2

I am writing a program to fix mangled encoding, specifically latin1(iso-8859-1) to greek (iso-8859-7).

I created a function that works as intended; a variable with badly encoded text is converted properly.

When I try to convert $ARGV[0] with this function it doesn't seem to correctly interpret the input.

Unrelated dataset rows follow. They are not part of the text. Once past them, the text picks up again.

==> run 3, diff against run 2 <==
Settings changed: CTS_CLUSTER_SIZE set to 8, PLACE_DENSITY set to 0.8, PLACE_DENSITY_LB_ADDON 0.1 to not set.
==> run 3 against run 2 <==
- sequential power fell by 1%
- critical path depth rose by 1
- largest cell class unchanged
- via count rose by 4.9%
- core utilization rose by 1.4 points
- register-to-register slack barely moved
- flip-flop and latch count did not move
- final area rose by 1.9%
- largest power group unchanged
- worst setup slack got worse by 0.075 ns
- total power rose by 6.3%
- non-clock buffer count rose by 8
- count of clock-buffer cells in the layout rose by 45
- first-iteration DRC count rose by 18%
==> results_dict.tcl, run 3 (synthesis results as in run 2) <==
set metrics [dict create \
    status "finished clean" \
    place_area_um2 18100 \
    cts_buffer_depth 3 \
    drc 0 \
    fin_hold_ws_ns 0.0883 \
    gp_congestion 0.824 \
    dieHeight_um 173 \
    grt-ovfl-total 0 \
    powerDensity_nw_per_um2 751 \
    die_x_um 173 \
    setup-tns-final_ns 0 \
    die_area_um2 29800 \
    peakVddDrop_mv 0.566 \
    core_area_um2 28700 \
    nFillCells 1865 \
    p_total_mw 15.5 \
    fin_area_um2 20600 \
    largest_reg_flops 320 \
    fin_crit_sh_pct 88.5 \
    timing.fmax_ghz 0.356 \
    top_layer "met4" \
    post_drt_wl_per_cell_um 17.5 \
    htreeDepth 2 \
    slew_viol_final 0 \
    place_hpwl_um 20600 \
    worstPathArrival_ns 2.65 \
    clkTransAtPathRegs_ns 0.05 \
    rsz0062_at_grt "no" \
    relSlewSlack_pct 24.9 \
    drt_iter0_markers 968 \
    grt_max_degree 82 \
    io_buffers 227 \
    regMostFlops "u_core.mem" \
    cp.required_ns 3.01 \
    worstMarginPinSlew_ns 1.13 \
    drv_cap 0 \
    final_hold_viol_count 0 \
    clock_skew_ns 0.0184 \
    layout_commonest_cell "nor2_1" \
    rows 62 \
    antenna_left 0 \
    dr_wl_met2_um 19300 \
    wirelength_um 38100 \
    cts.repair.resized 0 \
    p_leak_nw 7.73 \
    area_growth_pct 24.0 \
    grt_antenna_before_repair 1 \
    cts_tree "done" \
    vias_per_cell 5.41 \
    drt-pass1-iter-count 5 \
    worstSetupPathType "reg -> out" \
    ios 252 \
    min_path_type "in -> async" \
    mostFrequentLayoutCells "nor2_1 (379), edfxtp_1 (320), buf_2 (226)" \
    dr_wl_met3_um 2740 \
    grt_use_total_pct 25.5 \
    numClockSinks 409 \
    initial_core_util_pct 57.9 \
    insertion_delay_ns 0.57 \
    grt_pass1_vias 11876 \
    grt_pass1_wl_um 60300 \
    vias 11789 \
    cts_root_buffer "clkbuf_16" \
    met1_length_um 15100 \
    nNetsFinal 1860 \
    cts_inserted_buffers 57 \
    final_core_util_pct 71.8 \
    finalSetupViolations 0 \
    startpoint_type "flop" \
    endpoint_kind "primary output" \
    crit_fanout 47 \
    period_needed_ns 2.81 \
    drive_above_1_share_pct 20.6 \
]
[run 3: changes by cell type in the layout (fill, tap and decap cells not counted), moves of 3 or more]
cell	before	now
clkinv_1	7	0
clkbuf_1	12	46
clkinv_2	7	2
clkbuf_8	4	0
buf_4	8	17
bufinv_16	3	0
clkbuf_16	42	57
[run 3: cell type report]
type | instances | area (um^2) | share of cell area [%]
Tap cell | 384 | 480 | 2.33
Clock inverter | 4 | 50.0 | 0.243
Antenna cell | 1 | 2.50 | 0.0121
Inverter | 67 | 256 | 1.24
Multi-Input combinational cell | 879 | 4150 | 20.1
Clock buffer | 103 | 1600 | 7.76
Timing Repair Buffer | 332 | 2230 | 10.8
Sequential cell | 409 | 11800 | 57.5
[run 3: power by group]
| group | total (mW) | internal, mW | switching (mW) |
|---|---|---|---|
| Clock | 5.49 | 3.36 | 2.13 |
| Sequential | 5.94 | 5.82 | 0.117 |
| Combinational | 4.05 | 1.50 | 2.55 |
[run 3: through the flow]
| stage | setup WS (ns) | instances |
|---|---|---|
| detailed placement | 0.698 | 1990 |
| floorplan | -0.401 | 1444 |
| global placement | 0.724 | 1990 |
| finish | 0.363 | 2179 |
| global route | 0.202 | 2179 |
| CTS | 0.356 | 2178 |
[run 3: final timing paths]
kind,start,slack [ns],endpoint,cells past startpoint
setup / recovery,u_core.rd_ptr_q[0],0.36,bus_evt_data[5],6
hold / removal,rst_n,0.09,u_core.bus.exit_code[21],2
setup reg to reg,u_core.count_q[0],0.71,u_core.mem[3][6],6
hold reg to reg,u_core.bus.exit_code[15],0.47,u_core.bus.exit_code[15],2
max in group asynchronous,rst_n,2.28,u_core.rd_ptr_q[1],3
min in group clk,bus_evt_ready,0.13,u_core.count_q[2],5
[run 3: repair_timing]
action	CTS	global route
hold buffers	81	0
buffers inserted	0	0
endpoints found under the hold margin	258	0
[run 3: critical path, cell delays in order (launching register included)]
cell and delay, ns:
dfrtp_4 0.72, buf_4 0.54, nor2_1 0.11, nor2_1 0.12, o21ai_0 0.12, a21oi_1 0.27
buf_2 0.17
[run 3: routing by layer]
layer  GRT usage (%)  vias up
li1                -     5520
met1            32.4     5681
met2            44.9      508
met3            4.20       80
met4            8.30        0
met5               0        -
$ cat config.mk
export PLATFORM = sky130hd
export DESIGN_NAME = ldpc_bitflip_decoder
export DESIGN_NICKNAME = d
export VERILOG_FILES = /design/src/rtl/ldpc_bitflip_decoder.sv
export SDC_FILE = /design/constraint.sdc
export NUM_CORES = 1
export LEC_CHECK = 0
export CAP_MARGIN = 20
export CORE_UTILIZATION = 60
export CTS_CLUSTER_SIZE = 16
export DETAILED_ROUTE_END_ITERATION = 10
export GPL_ROUTABILITY_DRIVEN = 0
export MAX_ROUTING_LAYER = met4
export PLACE_DENSITY = 0.88
export REMOVE_ABC_BUFFERS = 1
export SYNTH_ARGS = -nofsm -noshare
export SYNTH_HDL_FRONTEND = slang
export SYNTH_SLANG_ARGS = --single-unit
export TNS_END_PERCENT = 100
$ cat constraint.sdc
create_clock -name clk -period 21.6 [get_ports clk]
set_input_delay 2.16 -clock clk [delete_from_list [all_inputs] [get_ports clk]]
set_output_delay 2.16 -clock clk [all_outputs]
set_load 0.01 [all_outputs]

Here is a test program to demonstrate the issue:

#!/usr/bin/env perl

use 5.018;
use utf8;
use strict;
use open qw(:std :encoding(utf-8));
use Encode qw(encode decode);

sub unmangle {
 my $input = shift;

 print $input . "\n";
 print decode('iso-8859-7', encode('latin1',$input)) . "\n";
}


my $test = "ÁöéÝñùìá";  # should be Αφιέρωμα

say "fix variable:";
unmangle($test);

say "\nfix argument:";
unmangle($ARGV[0]);

When I run this program with the same input as my $test variable the reults are not the same (as I expected that they should be):

$ ./fix_bad_encoding.pl "ÁöéÝñùìá"
fix variable:
ÁöéÝñùìá
Αφιέρωμα

fix stdin:
ÃöéÃñùìá
ΓΓΆΓ©ΓñùìÑ

How do I get $ARGV[0] to behave the way the $test variable does?

MERM
  • 629
  • 7
  • 21
  • Doing further research ( here: https://stackoverflow.com/questions/9730835/how-to-handle-utf8-on-the-command-line-using-perl-or-python and here: https://perldoc.perl.org/perlrun#%2a-C-%5b_number%2flist_%5d%2a ) showed me that by adding the `-CA` flag to perl I can get `$ARGV[0]` to behave as desired. Now all I have to do is figure out how to invoke this option from within my program instead of `perl -CA ./fix_bad_encoding.pl ÁöéÝñùìá ` – MERM Jan 10 '22 at 22:57
  • 1
    Tip: `utf8` (a non-standard encoding) should be `utf-8` (the standard encoding) – ikegami Jan 10 '22 at 23:40

2 Answers2

2

You decoded the source. You decoded STDIN (which you don't use), STDOUT and STDERR. But not @ARGV.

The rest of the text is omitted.